_PROBLEM REQUIREMENTS:_ Restate the records in full, keeping every word as it is.

[Stored data]

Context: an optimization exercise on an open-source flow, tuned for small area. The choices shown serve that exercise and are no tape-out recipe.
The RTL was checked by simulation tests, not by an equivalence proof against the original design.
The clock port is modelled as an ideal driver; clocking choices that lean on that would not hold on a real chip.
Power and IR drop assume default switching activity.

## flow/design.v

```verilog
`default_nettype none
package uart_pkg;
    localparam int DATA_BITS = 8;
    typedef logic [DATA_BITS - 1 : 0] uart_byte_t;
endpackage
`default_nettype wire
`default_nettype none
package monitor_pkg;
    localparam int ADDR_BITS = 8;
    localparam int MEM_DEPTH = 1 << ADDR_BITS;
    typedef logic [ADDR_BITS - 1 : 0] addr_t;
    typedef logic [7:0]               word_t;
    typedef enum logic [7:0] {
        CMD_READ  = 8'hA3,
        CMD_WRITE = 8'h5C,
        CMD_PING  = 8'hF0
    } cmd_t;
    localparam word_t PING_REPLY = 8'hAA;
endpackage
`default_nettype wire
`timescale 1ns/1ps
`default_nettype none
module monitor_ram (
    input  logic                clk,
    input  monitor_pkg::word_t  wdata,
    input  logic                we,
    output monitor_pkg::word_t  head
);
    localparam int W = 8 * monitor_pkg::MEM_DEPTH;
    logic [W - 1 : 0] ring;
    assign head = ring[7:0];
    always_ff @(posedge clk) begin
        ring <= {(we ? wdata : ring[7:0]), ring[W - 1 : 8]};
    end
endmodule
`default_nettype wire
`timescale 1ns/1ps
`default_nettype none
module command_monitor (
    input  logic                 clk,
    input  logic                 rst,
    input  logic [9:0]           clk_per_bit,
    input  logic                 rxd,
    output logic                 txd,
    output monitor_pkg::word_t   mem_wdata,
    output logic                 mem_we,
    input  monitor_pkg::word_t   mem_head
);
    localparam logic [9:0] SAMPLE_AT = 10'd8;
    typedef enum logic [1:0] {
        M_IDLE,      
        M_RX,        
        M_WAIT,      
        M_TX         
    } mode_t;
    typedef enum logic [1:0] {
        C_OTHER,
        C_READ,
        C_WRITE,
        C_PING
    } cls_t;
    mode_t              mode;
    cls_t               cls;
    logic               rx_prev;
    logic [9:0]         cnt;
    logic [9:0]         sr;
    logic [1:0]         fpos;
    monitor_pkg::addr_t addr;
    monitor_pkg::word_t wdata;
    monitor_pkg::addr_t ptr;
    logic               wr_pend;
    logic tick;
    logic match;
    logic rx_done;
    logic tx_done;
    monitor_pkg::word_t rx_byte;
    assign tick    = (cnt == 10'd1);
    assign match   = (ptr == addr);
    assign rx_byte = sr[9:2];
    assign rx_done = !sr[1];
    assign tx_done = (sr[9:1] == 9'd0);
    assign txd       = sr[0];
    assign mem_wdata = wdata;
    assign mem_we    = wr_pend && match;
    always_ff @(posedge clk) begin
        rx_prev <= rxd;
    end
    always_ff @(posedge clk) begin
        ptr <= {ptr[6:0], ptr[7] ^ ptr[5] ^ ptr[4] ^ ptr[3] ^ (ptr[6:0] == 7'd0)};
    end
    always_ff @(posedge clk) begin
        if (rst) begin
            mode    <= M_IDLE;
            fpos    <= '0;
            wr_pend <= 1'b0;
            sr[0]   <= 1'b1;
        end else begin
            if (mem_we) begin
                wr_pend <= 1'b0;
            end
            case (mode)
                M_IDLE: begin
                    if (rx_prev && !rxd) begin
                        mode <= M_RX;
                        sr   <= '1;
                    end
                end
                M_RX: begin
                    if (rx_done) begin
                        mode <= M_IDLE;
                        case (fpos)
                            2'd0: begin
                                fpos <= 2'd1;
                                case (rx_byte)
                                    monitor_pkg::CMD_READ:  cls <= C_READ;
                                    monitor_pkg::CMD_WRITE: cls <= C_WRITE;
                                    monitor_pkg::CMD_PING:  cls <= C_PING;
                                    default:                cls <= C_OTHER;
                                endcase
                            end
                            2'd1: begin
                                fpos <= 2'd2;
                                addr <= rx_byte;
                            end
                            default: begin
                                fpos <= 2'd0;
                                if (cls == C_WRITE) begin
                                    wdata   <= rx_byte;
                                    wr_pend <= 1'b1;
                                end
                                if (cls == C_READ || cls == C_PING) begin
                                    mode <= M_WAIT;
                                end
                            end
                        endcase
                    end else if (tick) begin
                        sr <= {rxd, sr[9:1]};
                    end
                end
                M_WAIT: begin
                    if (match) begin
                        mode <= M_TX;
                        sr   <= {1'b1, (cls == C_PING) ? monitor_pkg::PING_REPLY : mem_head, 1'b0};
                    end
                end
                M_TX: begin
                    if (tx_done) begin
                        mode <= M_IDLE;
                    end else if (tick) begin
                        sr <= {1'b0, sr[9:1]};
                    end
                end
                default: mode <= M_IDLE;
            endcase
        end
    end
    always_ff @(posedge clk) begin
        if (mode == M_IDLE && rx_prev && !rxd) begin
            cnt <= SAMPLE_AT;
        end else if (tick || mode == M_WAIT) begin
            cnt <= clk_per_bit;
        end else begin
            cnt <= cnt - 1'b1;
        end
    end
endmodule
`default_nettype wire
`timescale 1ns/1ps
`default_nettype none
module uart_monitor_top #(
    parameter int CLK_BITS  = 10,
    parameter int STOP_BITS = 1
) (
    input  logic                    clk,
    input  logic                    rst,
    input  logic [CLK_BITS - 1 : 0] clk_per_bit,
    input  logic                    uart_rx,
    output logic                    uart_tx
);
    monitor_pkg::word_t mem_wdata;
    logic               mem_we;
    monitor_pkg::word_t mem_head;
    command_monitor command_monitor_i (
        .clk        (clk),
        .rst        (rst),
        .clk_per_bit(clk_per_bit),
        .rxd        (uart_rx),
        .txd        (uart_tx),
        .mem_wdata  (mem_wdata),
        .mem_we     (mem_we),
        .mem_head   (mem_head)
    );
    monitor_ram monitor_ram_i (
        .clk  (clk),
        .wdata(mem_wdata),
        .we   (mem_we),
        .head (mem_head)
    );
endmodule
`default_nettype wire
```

_TASK RESULT:_
Context: an optimization exercise on an open-source flow, tuned for small area. The choices shown serve that exercise and are no tape-out recipe.
The RTL was checked by simulation tests, not by an equivalence proof against the original design.
The clock port is modelled as an ideal driver; clocking choices that lean on that would not hold on a real chip.
Power and IR drop assume default switching activity.

## flow/design.v

```verilog
`default_nettype none
package uart_pkg;
    localparam int DATA_BITS = 8;
    typedef logic [DATA_BITS - 1 : 0] uart_byte_t;
endpackage
`default_nettype wire
`default_nettype none
package monitor_pkg;
    localparam int ADDR_BITS = 8;
    localparam int MEM_DEPTH = 1 << ADDR_BITS;
    typedef logic [ADDR_BITS - 1 : 0] addr_t;
    typedef logic [7:0]               word_t;
    typedef enum logic [7:0] {
        CMD_READ  = 8'hA3,
        CMD_WRITE = 8'h5C,
        CMD_PING  = 8'hF0
    } cmd_t;
    localparam word_t PING_REPLY = 8'hAA;
endpackage
`default_nettype wire
`timescale 1ns/1ps
`default_nettype none
module monitor_ram (
    input  logic                clk,
    input  monitor_pkg::word_t  wdata,
    input  logic                we,
    output monitor_pkg::word_t  head
);
    localparam int W = 8 * monitor_pkg::MEM_DEPTH;
    logic [W - 1 : 0] ring;
    assign head = ring[7:0];
    always_ff @(posedge clk) begin
        ring <= {(we ? wdata : ring[7:0]), ring[W - 1 : 8]};
    end
endmodule
`default_nettype wire
`timescale 1ns/1ps
`default_nettype none
module command_monitor (
    input  logic                 clk,
    input  logic                 rst,
    input  logic [9:0]           clk_per_bit,
    input  logic                 rxd,
    output logic                 txd,
    output monitor_pkg::word_t   mem_wdata,
    output logic                 mem_we,
    input  monitor_pkg::word_t   mem_head
);
    localparam logic [9:0] SAMPLE_AT = 10'd8;
    typedef enum logic [1:0] {
        M_IDLE,      
        M_RX,        
        M_WAIT,      
        M_TX         
    } mode_t;
    typedef enum logic [1:0] {
        C_OTHER,
        C_READ,
        C_WRITE,
        C_PING
    } cls_t;
    mode_t              mode;
    cls_t               cls;
    logic               rx_prev;
    logic [9:0]         cnt;
    logic [9:0]         sr;
    logic [1:0]         fpos;
    monitor_pkg::addr_t addr;
    monitor_pkg::word_t wdata;
    monitor_pkg::addr_t ptr;
    logic               wr_pend;
    logic tick;
    logic match;
    logic rx_done;
    logic tx_done;
    monitor_pkg::word_t rx_byte;
    assign tick    = (cnt == 10'd1);
    assign match   = (ptr == addr);
    assign rx_byte = sr[9:2];
    assign rx_done = !sr[1];
    assign tx_done = (sr[9:1] == 9'd0);
    assign txd       = sr[0];
    assign mem_wdata = wdata;
    assign mem_we    = wr_pend && match;
    always_ff @(posedge clk) begin
        rx_prev <= rxd;
    end
    always_ff @(posedge clk) begin
        ptr <= {ptr[6:0], ptr[7] ^ ptr[5] ^ ptr[4] ^ ptr[3] ^ (ptr[6:0] == 7'd0)};
    end
    always_ff @(posedge clk) begin
        if (rst) begin
            mode    <= M_IDLE;
            fpos    <= '0;
            wr_pend <= 1'b0;
            sr[0]   <= 1'b1;
        end else begin
            if (mem_we) begin
                wr_pend <= 1'b0;
            end
            case (mode)
                M_IDLE: begin
                    if (rx_prev && !rxd) begin
                        mode <= M_RX;
                        sr   <= '1;
                    end
                end
                M_RX: begin
                    if (rx_done) begin
                        mode <= M_IDLE;
                        case (fpos)
                            2'd0: begin
                                fpos <= 2'd1;
                                case (rx_byte)
                                    monitor_pkg::CMD_READ:  cls <= C_READ;
                                    monitor_pkg::CMD_WRITE: cls <= C_WRITE;
                                    monitor_pkg::CMD_PING:  cls <= C_PING;
                                    default:                cls <= C_OTHER;
                                endcase
                            end
                            2'd1: begin
                                fpos <= 2'd2;
                                addr <= rx_byte;
                            end
                            default: begin
                                fpos <= 2'd0;
                                if (cls == C_WRITE) begin
                                    wdata   <= rx_byte;
                                    wr_pend <= 1'b1;
                                end
                                if (cls == C_READ || cls == C_PING) begin
                                    mode <= M_WAIT;
                                end
                            end
                        endcase
                    end else if (tick) begin
                        sr <= {rxd, sr[9:1]};
                    end
                end
                M_WAIT: begin
                    if (match) begin
                        mode <= M_TX;
                        sr   <= {1'b1, (cls == C_PING) ? monitor_pkg::PING_REPLY : mem_head, 1'b0};
                    end
                end
                M_TX: begin
                    if (tx_done) begin
                        mode <= M_IDLE;
                    end else if (tick) begin
                        sr <= {1'b0, sr[9:1]};
                    end
                end
                default: mode <= M_IDLE;
            endcase
        end
    end
    always_ff @(posedge clk) begin
        if (mode == M_IDLE && rx_prev && !rxd) begin
            cnt <= SAMPLE_AT;
        end else if (tick || mode == M_WAIT) begin
            cnt <= clk_per_bit;
        end else begin
            cnt <= cnt - 1'b1;
        end
    end
endmodule
`default_nettype wire
`timescale 1ns/1ps
`default_nettype none
module uart_monitor_top #(
    parameter int CLK_BITS  = 10,
    parameter int STOP_BITS = 1
) (
    input  logic                    clk,
    input  logic                    rst,
    input  logic [CLK_BITS - 1 : 0] clk_per_bit,
    input  logic                    uart_rx,
    output logic                    uart_tx
);
    monitor_pkg::word_t mem_wdata;
    logic               mem_we;
    monitor_pkg::word_t mem_head;
    command_monitor command_monitor_i (
        .clk        (clk),
        .rst        (rst),
        .clk_per_bit(clk_per_bit),
        .rxd        (uart_rx),
        .txd        (uart_tx),
        .mem_wdata  (mem_wdata),
        .mem_we     (mem_we),
        .mem_head   (mem_head)
    );
    monitor_ram monitor_ram_i (
        .clk  (clk),
        .wdata(mem_wdata),
        .we   (mem_we),
        .head (mem_head)
    );
endmodule
`default_nettype wire
```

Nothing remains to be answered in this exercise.